## Work order
Which lines below contain the word "else"? Copy each one.
----
This design comes from an exercise in tuning for small area, a short achievable clock period and few clock cycles per item on the open sky130 flow, not from production work.
Function was checked by simulation only, so behaviour that the tests miss may differ from the original.

==> try-harbor <==
==> flow/design.v (excerpt) <==
module triangle_tangent_frame_top (
    input  logic               i_clk,
    input  logic               i_rst_n,
    input  logic               i_in_valid,
    output logic               o_in_stall,
    input  logic [23:0]        i_vertex_id,
    input  logic signed [31:0] i_pos_x,
    input  logic signed [31:0] i_pos_y,
    input  logic signed [31:0] i_pos_z,
    input  logic signed [15:0] i_tex_u,
    input  logic signed [15:0] i_tex_v,
    output logic               o_out_valid,
    input  logic               i_out_stall,
    output logic [23:0]        o_out_vertex_id,
    output logic signed [15:0] o_tangent_x,
    output logic signed [15:0] o_tangent_y,
    output logic signed [15:0] o_tangent_z,
    output logic signed [15:0] o_bitangent_x,
    output logic signed [15:0] o_bitangent_y,
    output logic signed [15:0] o_bitangent_z,
    output logic               o_degenerate,
    output logic               o_last_of_triangle
);
Settings: LEC_CHECK=0, ABC_CLOCK_PERIOD_IN_PS=5000, CAP_MARGIN=20, CORE_MARGIN=2, CORE_UTILIZATION=40, SETUP_SLACK_MARGIN=3.5, SLEW_MARGIN=20; clock period 10.0 ns.
run.sh (not shown) runs the stock make flow with config.mk's settings and CLKGATE_MAP_FILE= SYNTH_SCRIPT=/design/flow/synth_recipe.tcl, a recipe that flattens the netlist after the stock synthesis.
==> try-raven (differences from try-harbor) <==
--- a/flow/design.v
+++ b/flow/design.v
@@ -82,27 +82,25 @@
     logic [2:0] r_t;           
     logic [5:0] r_v;           
     logic       r_par [6];     
     logic       r_sc;          
     logic [1:0] r_cc;          
     logic       r_full;        
     logic       shift;         
-    logic en, e1_free, e2_free, acc_ok, accept, acc2, start, deliver, last_dlv;
-    assign o_out_valid = r_v[5] && (r_t >= 3'd2) && (r_t <= 3'd4);
+    logic en, e1_free, e2_free, acc_ok, accept, acc2, start;
+    assign o_out_valid = r_v[5] && (r_t >= 3'd1) && (r_t <= 3'd3);
     assign en          = !(o_out_valid && i_out_stall);
-    assign e1_free     = !r_full;
+    assign e1_free     = !r_full && !(r_v[0] && r_t < 3'd6);
     assign e2_free     = !r_full && !(r_v[0] && r_t != 3'd7);
     assign acc_ok      = (r_cc == 2'd0) ? !r_full :
                          (r_cc == 2'd1) ? e1_free : e2_free;
     assign o_in_stall  = !acc_ok;
     assign accept      = i_in_valid && acc_ok;
     assign acc2        = accept && (r_cc == 2'd2);
     assign start       = en && (r_t == 3'd7) && (r_full || acc2);
-    assign deliver     = o_out_valid && !i_out_stall;
-    assign last_dlv    = deliver && (r_t == 3'd4);
     assign shift       = en && (r_t == 3'd7);
     always_ff @(posedge i_clk) begin
         if (!i_rst_n) begin
             r_t    <= 3'd7;
             r_v    <= '0;
             r_sc   <= '0;
             r_cc   <= '0;
@@ -137,16 +135,14 @@
         end
     end
     logic signed [31:0] r_p0 [3];
     logic signed [15:0] r_u0, r_v0;
     logic signed [32:0] r_e1 [3];
     logic signed [32:0] r_e2 [3];
     logic signed [16:0] r_du1, r_dv1, r_du2, r_dv2;
-    logic signed [32:0] r_ce1 [3];
-    logic signed [16:0] r_cdu1, r_cdv1;
     always_ff @(posedge i_clk) begin
         if (accept) begin
             r_idin[r_cc] <= i_vertex_id;
             case (r_cc)
                 2'd0: begin
                     r_p0[0] <= i_pos_x;
                     r_p0[1] <= i_pos_y;
@@ -166,91 +162,78 @@
                     r_e2[1] <= 33'(i_pos_y) - 33'(r_p0[1]);
                     r_e2[2] <= 33'(i_pos_z) - 33'(r_p0[2]);
                     r_du2   <= 17'(i_tex_u) - 17'(r_u0);
                     r_dv2   <= 17'(i_tex_v) - 17'(r_v0);
                 end
             endcase
         end
-        if (start) begin
-            for (int c = 0; c < 3; c++) r_ce1[c] <= r_e1[c];
-            r_cdu1 <= r_du1;
-            r_cdv1 <= r_dv1;
-        end
     end
     logic signed [16:0] r_opa1, r_opa2;
     logic signed [32:0] r_opx1, r_opx2;
-    logic signed [49:0] r_prod1, r_prod2, r_acc1, r_acc2;
+    logic signed [49:0] r_prod1, r_prod2;
+    logic signed [32:0] r_ce12;
     logic signed [16:0] mux_a1, mux_a2;
     logic signed [32:0] mux_x1, mux_x2;
     always_comb begin
         logic [1:0] k;
-        k = 2'((r_t - 3'd1) >> 1);
+        logic signed [32:0] e1k;
+        k   = 2'((r_t - 3'd1) >> 1);
+        e1k = (r_t == 3'd6) ? r_ce12 : r_e1[k];
         if (r_t == 3'd0) begin
-            mux_a1 = r_cdu1;  mux_x1 = 33'(r_dv2);
-            mux_a2 = r_du2;   mux_x2 = 33'(r_cdv1);
+            mux_a1 = r_du1;   mux_x1 = 33'(r_dv2);
+            mux_a2 = r_du2;   mux_x2 = 33'(r_dv1);
         end else if (r_t[0]) begin
-            mux_a1 = r_dv2;   mux_x1 = r_ce1[k];
-            mux_a2 = r_cdu1;  mux_x2 = r_e2[k];
+            mux_a1 = r_dv2;   mux_x1 = e1k;
+            mux_a2 = r_dv1;   mux_x2 = r_e2[k];
         end else begin
-            mux_a1 = r_cdv1;  mux_x1 = r_e2[k];
-            mux_a2 = r_du2;   mux_x2 = r_ce1[k];
+            mux_a1 = r_du1;   mux_x1 = r_e2[k];
+            mux_a2 = r_du2;   mux_x2 = e1k;
         end
     end
-    logic signed [50:0] res1, res2;
-    logic [MW-1:0]      mag1, mag2;
-    assign res1 = 51'(r_acc1) - 51'(r_prod1);
-    assign res2 = 51'(r_acc2) - 51'(r_prod2);
-    assign mag1 = res1[50] ? MW'(-res1) : MW'(res1);
-    assign mag2 = res2[50] ? MW'(-res2) : MW'(res2);
-    logic signed [50:0] resd;
-    assign resd = 51'(r_prod1) - 51'(r_prod2);
+    logic signed [50:0] res;
+    logic [MW-1:0]      mag;
+    assign res = 51'(r_prod1) - 51'(r_prod2);
+    assign mag = res[50] ? MW'(-res) : MW'(res);
     logic [MW-1:0] r_mt [3];
     logic [MW-1:0] r_mb [3];
     logic [2:0]    r_st_tmp, r_sb_tmp;
     logic [5:0]    r_dneg, r_dzero;
     always_ff @(posedge i_clk) begin
         if (en) begin
             if (r_v[0] && r_t <= 3'd6) begin
                 r_opa1 <= mux_a1;
                 r_opx1 <= mux_x1;
                 r_opa2 <= mux_a2;
                 r_opx2 <= mux_x2;
             end
+            if (r_v[0] && r_t == 3'd5) r_ce12 <= r_e1[2];
             r_prod1 <= r_opa1 * r_opx1;
             r_prod2 <= r_opa2 * r_opx2;
-            r_acc1  <= r_prod1;
-            r_acc2  <= r_prod2;
             if (r_v[0] && r_t == 3'd2) begin
-                r_dneg[0]  <= resd[50];
-                r_dzero[0] <= (resd == '0);
+                r_dneg[0]  <= res[50];
+                r_dzero[0] <= (res == '0);
             end
             if (r_t == 3'd7) begin
                 r_dneg[5:1]  <= r_dneg[4:0];
                 r_dzero[5:1] <= r_dzero[4:0];
             end
-            if (r_v[0] && r_t == 3'd4) begin
-                r_mt[0] <= mag1; r_st_tmp[0] <= res1[50];
-                r_mb[0] <= mag2; r_sb_tmp[0] <= res2[50];
-            end
-            if (r_v[0] && r_t == 3'd6) begin
-                r_mt[1] <= mag1; r_st_tmp[1] <= res1[50];
-                r_mb[1] <= mag2; r_sb_tmp[1] <= res2[50];
-            end
-            if (r_v[1] && r_t == 3'd0) begin
-                r_mt[2] <= mag1; r_st_tmp[2] <= res1[50];
-                r_mb[2] <= mag2; r_sb_tmp[2] <= res2[50];
-            end
+            if (r_v[0] && r_t == 3'd3) begin r_mt[0] <= mag; r_st_tmp[0] <= res[50]; end
+            if (r_v[0] && r_t == 3'd4) begin r_mb[0] <= mag; r_sb_tmp[0] <= res[50]; end
+            if (r_v[0] && r_t == 3'd5) begin r_mt[1] <= mag; r_st_tmp[1] <= res[50]; end
+            if (r_v[0] && r_t == 3'd6) begin r_mb[1] <= mag; r_sb_tmp[1] <= res[50]; end
+            if (r_v[0] && r_t == 3'd7) begin r_mt[2] <= mag; r_st_tmp[2] <= res[50]; end
+            if (r_v[1] && r_t == 3'd0) begin r_mb[2] <= mag; r_sb_tmp[2] <= res[50]; end
         end
     end
     logic          nrm_b;
     logic [MW-1:0] nm [3];
     logic [MW-1:0] nor_all;
     logic [4:0]    nsh;
     logic [NW-1:0] nn [3];
-    assign nrm_b = (r_t == 3'd2);
+    assign nrm_b = (r_t == 3'd1);
     always_comb begin
         for (int k = 0; k < 3; k++) nm[k] = nrm_b ? r_mb[k] : r_mt[k];
         nor_all = nm[0] | nm[1] | nm[2];
         nsh = '0;
         for (int i = NW; i < MW; i++) if (nor_all[i]) nsh = 5'(i - NW + 1);
         for (int k = 0; k < 3; k++) nn[k] = NW'(nm[k] >> nsh);
     end
@@ -258,20 +241,20 @@
     logic [NW-1:0] r_nb [1:4][3];
     logic [2:0]    r_st [1:4];
     logic [2:0]    r_sb [1:5];
     logic [1:4]    r_zt;
     logic [1:5]    r_zb;
     always_ff @(posedge i_clk) begin
         if (en) begin
-            if (r_v[1] && r_t == 3'd1) begin
+            if (r_v[1] && r_t == 3'd0) begin
                 for (int k = 0; k < 3; k++) r_nt[1][k] <= nn[k];
                 r_st[1] <= r_st_tmp;
                 r_zt[1] <= (nor_all == '0);
             end
-            if (r_v[1] && r_t == 3'd2) begin
+            if (r_v[1] && r_t == 3'd1) begin
                 for (int k = 0; k < 3; k++) r_nb[1][k] <= nn[k];
                 r_sb[1] <= r_sb_tmp;
                 r_zb[1] <= (nor_all == '0);
             end
             if (r_t == 3'd7) begin
                 for (int k = 0; k < 3; k++) begin
                     for (int a = 2; a <= 3; a++) r_nt[a][k] <= r_nt[a-1][k];
@@ -301,68 +284,68 @@
             for (int j = i + 1; j < NW; j++) row[i+j+1] = r_sqop[i] & r_sqop[j];
             sq_full = sq_full + row;
         end
     end
     always_ff @(posedge i_clk) begin
         if (en) begin
             case (r_t)
-                3'd2: r_sqop <= r_nt[1][0];
-                3'd3: r_sqop <= r_nt[1][1];
-                3'd4: r_sqop <= r_nt[1][2];
-                3'd5: r_sqop <= r_nb[1][0];
-                3'd6: r_sqop <= r_nb[1][1];
-                3'd7: r_sqop <= r_nb[1][2];
+                3'd1: r_sqop <= r_nt[1][0];
+                3'd2: r_sqop <= r_nt[1][1];
+                3'd3: r_sqop <= r_nt[1][2];
+                3'd4: r_sqop <= r_nb[1][0];
+                3'd5: r_sqop <= r_nb[1][1];
+                3'd6: r_sqop <= r_nb[1][2];
                 default: ;
             endcase
             r_sq <= sq_full;
-            if (r_t == 3'd4 || r_t == 3'd7) r_s <= (2*NW+2)'(r_sq);
+            if (r_t == 3'd3 || r_t == 3'd6) r_s <= (2*NW+2)'(r_sq);
             else r_s <= r_s + (2*NW+2)'(r_sq);
         end
     end
     logic [31:0] r_rem [4];
     logic [31:0] r_root [4];
     logic [63:0] r_rad [4];
     logic [31:0] o_rem [4];
     logic [31:0] o_root [4];
     logic [63:0] s_fin;
     logic        ld [4];
     logic [30:0] r_lt, r_lb;
     assign s_fin = 64'(r_s + (2*NW+2)'(r_sq));
-    assign ld[0] = r_v[1] && r_t == 3'd6 && !r_par[1];
-    assign ld[1] = r_v[1] && r_t == 3'd6 &&  r_par[1];
-    assign ld[2] = r_v[2] && r_t == 3'd1 && !r_par[2];
-    assign ld[3] = r_v[2] && r_t == 3'd1 &&  r_par[2];
+    assign ld[0] = r_v[1] && r_t == 3'd5 && !r_par[1];
+    assign ld[1] = r_v[1] && r_t == 3'd5 &&  r_par[1];
+    assign ld[2] = r_v[2] && r_t == 3'd0 && !r_par[2];
+    assign ld[3] = r_v[2] && r_t == 3'd0 &&  r_par[2];
     for (genvar u = 0; u < 4; u++) begin : g_sqrt
         ttf_sqrt2 u_sq (.i_rem(r_rem[u]), .i_root(r_root[u]), .i_bits(r_rad[u][63:60]),
                         .o_rem(o_rem[u]), .o_root(o_root[u]));
         always_ff @(posedge i_clk) begin
             if (en) begin
                 r_rem[u]  <= ld[u] ? 32'd0 : o_rem[u];
                 r_root[u] <= ld[u] ? 32'd0 : o_root[u];
                 r_rad[u]  <= ld[u] ? s_fin : {r_rad[u][59:0], 4'd0};
             end
         end
     end
     always_ff @(posedge i_clk) begin
         if (en) begin
-            if (r_v[3] && r_t == 3'd6) r_lt <= r_par[3] ? o_root[1][30:0] : o_root[0][30:0];
-            if (r_v[4] && r_t == 3'd1) r_lb <= r_par[4] ? o_root[3][30:0] : o_root[2][30:0];
+            if (r_v[3] && r_t == 3'd5) r_lt <= r_par[3] ? o_root[1][30:0] : o_root[0][30:0];
+            if (r_v[4] && r_t == 3'd0) r_lb <= r_par[4] ? o_root[3][30:0] : o_root[2][30:0];
         end
     end
     logic [31:0] r_drt [3];
     logic [31:0] r_drb [3];
     logic [15:0] r_dqt [3];
     logic [15:0] r_dqb [3];
     logic [31:0] dot_rem [3];
     logic [31:0] dob_rem [3];
     logic [1:0]  dot_q [3];
     logic [1:0]  dob_q [3];
     logic        dldt, dldb;
-    assign dldt = (r_t == 3'd6);
-    assign dldb = (r_t == 3'd1);
+    assign dldt = (r_t == 3'd5);
+    assign dldb = (r_t == 3'd0);
     for (genvar k = 0; k < 3; k++) begin : g_div
         ttf_div2 u_dt (.i_rem(r_drt[k]), .i_div(r_lt), .o_rem(dot_rem[k]), .o_q(dot_q[k]));
         ttf_div2 u_db (.i_rem(r_drb[k]), .i_div(r_lb), .o_rem(dob_rem[k]), .o_q(dob_q[k]));
         always_ff @(posedge i_clk) begin
             if (en) begin
                 r_drt[k] <= dldt ? 32'(r_nt[3][k]) : dot_rem[k];
                 r_drb[k] <= dldb ? 32'(r_nb[4][k]) : dob_rem[k];
@@ -390,29 +373,29 @@
             q16    = {r_dqb[k][13:0], dob_q[k]};
             qf     = 16'((16'(q16[15:1]) + 16'd1) >> 1);
             qvb[k] = zb ? 16'd0 : ((r_sb[5][k] ^ dnb) ? -qf : qf);
         end
     end
     always_ff @(posedge i_clk) begin
         if (en) begin
-            if (r_v[4] && r_t == 3'd6) begin
+            if (r_v[4] && r_t == 3'd5) begin
                 for (int k = 0; k < 3; k++) r_ot[k] <= qvt[k];
                 r_degt <= zt;
             end
-            if (r_v[5] && r_t == 3'd1) begin
+            if (r_v[5] && r_t == 3'd0) begin
                 for (int k = 0; k < 3; k++) r_ob[k] <= qvb[k];
                 r_odeg <= r_degt | zb;
             end
         end
     end
     logic [1:0] fr;
-    assign fr = 2'(r_t - 3'd2);
+    assign fr = 2'(r_t - 3'd1);
     assign o_out_vertex_id    = r_ida[5][fr];
     assign o_tangent_x        = r_ot[0];
     assign o_tangent_y        = r_ot[1];
     assign o_tangent_z        = r_ot[2];
     assign o_bitangent_x      = r_ob[0];
     assign o_bitangent_y      = r_ob[1];
     assign o_bitangent_z      = r_ob[2];
     assign o_degenerate       = r_odeg;
-    assign o_last_of_triangle = (r_t == 3'd4);
+    assign o_last_of_triangle = (r_t == 3'd3);
 endmodule
- CORE_UTILIZATION: 40 -> 50
- CTS_BUF_LIST: unset -> sky130_fd_sc_hd__clkbuf_8
==> comparison table <==
                                                                                    try-harbor                  try-raven
Vias per inst                                                                             5.47                       5.79
WL/cell                                                                                22.2 um                    23.8 um
Result of the run                                                     timing/DRC/antenna clean   timing/DRC/antenna clean
Initial core utilization                                                                 40.1%                      50.2%
Wire length on met1                                                                     297 mm                     276 mm
CORE AREA                                                                           0.598 mm^2                 0.453 mm^2
Layout cell share with drive strength beyond 1                                           12.8%                      14.1%
Count of non-CTS inverters in the layout                                                 2,142                      2,119
Worst slew pin tran                                                                    1.31 ns                    1.27 ns
TritonCTS Buffers                                                                          386                        575
Multiplexer share of the synthesized area                                                2.51%                      2.66%
Vias in the first global route                                                         172,839                    167,387
Sequential cells                                                                         3,451                      3,251
Library cell contributing the largest single delay on the critical path  sky130_fd_sc_hd__fa_1  sky130_fd_sc_hd__edfxtp_1
First-pass GRT wire length                                                             1060 mm                    1030 mm
Synthesized area per cell                                                            10.5 um^2                  10.6 um^2
Relative area of non-clock buffer cells in the final design                              5.26%                      5.61%
Critical path data required time                                                      10.84 ns                   10.96 ns
Number of instances resized during post-cts repair                                         835                        915
Non-filler instance count after layout                                                  32,191                     29,138
Global placer's final weighted congestion                                                 1.00                      0.969
End point of the most critical hold path                                           r_ce1[0][5]               r_ida[1][10]
Via count                                                                              175,975                    168,769
Testbench counts of try-harbor, summed over its fixed seeds: cycles 2,880, items 320.
Testbench counts of try-raven, summed over its fixed seeds: cycles 2,872, items 320.

## afterwards: timing with drivers on the ports
How much do the figures lean on ideal ports? The routed layouts below were timed once more, with nothing changed but the port constraints.
Step 1, drivers: a clkbuf_16 drives i_clk and a buf_2 each remaining input, both assumed.
Step 2, shift: input delay + t, output delay - t, t = (earliest + latest rising clock arrival at the registers) / 2. This alone moves slack from input paths to output paths.
a / b / c = ideal ports / drivers / drivers and shift; a / b = the first two.
run | t, ns | setup slack, ns | hold slack, ns | worst setup path after step 2 | worst data-port slew with drivers (ns)
try-harbor | 1.117 | 2.925 / 2.925 / 2.899 | 0.366 / 0.366 / 0.366 | input to register | 0.29
try-raven | 1.313 | 2.570 / 2.570 / 2.570 | 0.378 / 0.378 / 0.378 | register to register | 0.19
After both steps every run listed still meets setup and hold. For try-harbor, which loses most, drivers alone change the setup slack by 0.000 ns; drivers and shift together by -0.026 ns.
----
## Response
         end else if (r_t[0]) begin
         end else begin
             else r_s <= r_s + (2*NW+2)'(r_sq);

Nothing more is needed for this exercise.